Mas para criar um mercado interno no Serviço Nacional de Saúde é necessário pensar nos fluxos financeiros que as escolhas dos utentes terão que necessariamente motivar. Se um cidadão escolher ser atendido num local, significa que esse ponto de atendimento do SNS recebe uma verba adicional por fazer esse atendimento (a velha máxima “money follows the patient” recuperada?). E em caso afirmativo, quem paga? o órgão de gestão financeira do SNS, que nesse caso paga duas vezes, uma à entidade que era suposto prestar o serviço mas não é escolhida e outra vez à entidade que efectivamente presta o serviço? ou é a primeira (a que deveria prestar o serviço e não o faz) que paga alguma verba à segunda, que é quem atende o doente?

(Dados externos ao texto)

===== config.mk =====
export PLATFORM = sky130hd
export DESIGN_NAME = isochronous_packet_sizer
export DESIGN_NICKNAME = d
export VERILOG_FILES = /design/src/core/pkt_sizer_pkg.sv /design/src/core/word_fifo.sv /design/src/core/ceil_divider.sv /design/src/core/isochronous_packet_sizer.sv
export SDC_FILE = /design/constraint.sdc
export NUM_CORES = 1
export LEC_CHECK = 0
export BUFFER_PORTS_ARGS = -buffer_cell sky130_fd_sc_hd__buf_2
export CAP_MARGIN = 20
export CORE_MARGIN = 2
export CORE_UTILIZATION = 64
export CTS_CLUSTER_SIZE = 14
export DETAILED_ROUTE_END_ITERATION = 10
export PLACE_DENSITY = 0.86
export SLEW_MARGIN = 15
export SYNTH_ARGS = -nofsm -noshare
export SYNTH_HDL_FRONTEND = slang
export SYNTH_SLANG_ARGS = --single-unit

===== constraint.sdc =====
create_clock -name mclk -period 30.5 [get_ports mclk]
set_input_delay 6.1 -clock mclk [delete_from_list [all_inputs] [get_ports mclk]]
set_output_delay 6.1 -clock mclk [all_outputs]
set_load 0.01 [all_outputs]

E um doente tratado num hospital pode optar por fazer eventuais consultas de seguimento que precise noutro hospital por sua livre escolha? (nesse caso, como e quem assegura a transmissão de informação para que não se perca a continuidade no conhecimento da situação do doente e sua terapêutica).

Além disso, parte-se do princípio que todas as escolhas dos cidadãos são boas, mas será que estão reunidas as condições para que esse processo de escolha possa ter de facto lugar?

Claro que a escolha por parte dos utentes, se feita de forma informada e em condições em que essa escolha venha a refletir os custos gerados pela decisão tomada, pode ser uma forte força de mudança dos prestadores de cuidados de saúde, neste caso os pertencentes ao Serviço Nacional de Saúde. Essa pressão para a mudança e para se ajustarem às preferencias dos doentes só é efectiva se houver um custo envolvido para as organizações de saúde de não conseguirem manter ou atrair doentes. Num mercado privado, esse custo é a falência, a saída, o fecho da actividade (e todos os anos há muitas empresas que fecham e muitas outras empresas que abrem). Mas no caso dos hospitais do Serviço Nacional de Saúde, não há memória que alguma vez um hospital tenha fechado por falta de procura e pressão dos doentes (os encerramentos, quando sucedem, ocorrem dentro de reorganizações de grupos hospitalares, e não são propriamente muito comuns).

Os mecanismos que vão determinar esse encerramento por não ser procurado não são claros hoje em dia, e se a reforma hospitalar for realmente no sentido de liberdade de escolha dos doentes, terá que explicitar muito bem as consequências de não estar nas preferências dos cidadãos.

A liberdade de escolha dos doentes pode também criar problemas de excesso de procura sobre os estabelecimentos do SNS que se revelem mais atractivos. Nos mercados privados, excessos de procura são resolvidos num primeiro impacto com subida de preços e num segundo momento com expansão da capacidade produtiva. Nos hospitais, irá assistir-se a um aumento do preço tempo (tempos de espera a aumentar nos hospitais mais atractivos, e com provável disparar dos mecanismos de acesso informal – alguém que conhece alguém que é amigo do tio de alguém que trabalha no hospital). E com a pressão dos hospitais mais procurados para aumentarem a sua capacidade (o que só pode suceder aceitando que outros reduzem a sua capacidade).

Se o encerramento de unidades hospitalares por falta de procura, isto é, não serem escolhidos pelos utentes do SNS no exercício da sua liberdade de escolha, é admissível, um primeiro passo de credibilização será os presidentes de todas as autarquias assinarem um compromisso de respeitarem as decisões dos seus cidadãos de não escolherem ir ao hospital ou hospitais que estejam localizados nas respectivas autarquias, e de apoiarem então os encerramentos que decorram desta liberdade de escolha dos utentes do SNS. Dei o exemplo das autarquias, mas na verdade a ideia desse compromisso é extensível a todas as entidades, qualquer que seja a sua natureza, que dizem defender os interesses dos cidadãos e dos doentes em primeiro lugar. Não vale estar a dizer que se defende a liberdade de escolha dos utentes do SNS mas apenas desde que eles escolham aquilo que “nós” entendemos que eles devem escolher. E as decisões reais dos cidadãos podem ser muito diferentes daquilo que se antecipa.

Ou seja, há muito mais detrás desta porta do que o simples parágrafo sugere, e será preciso atenção para que não se criem mais problemas do que aqueles que se resolvem.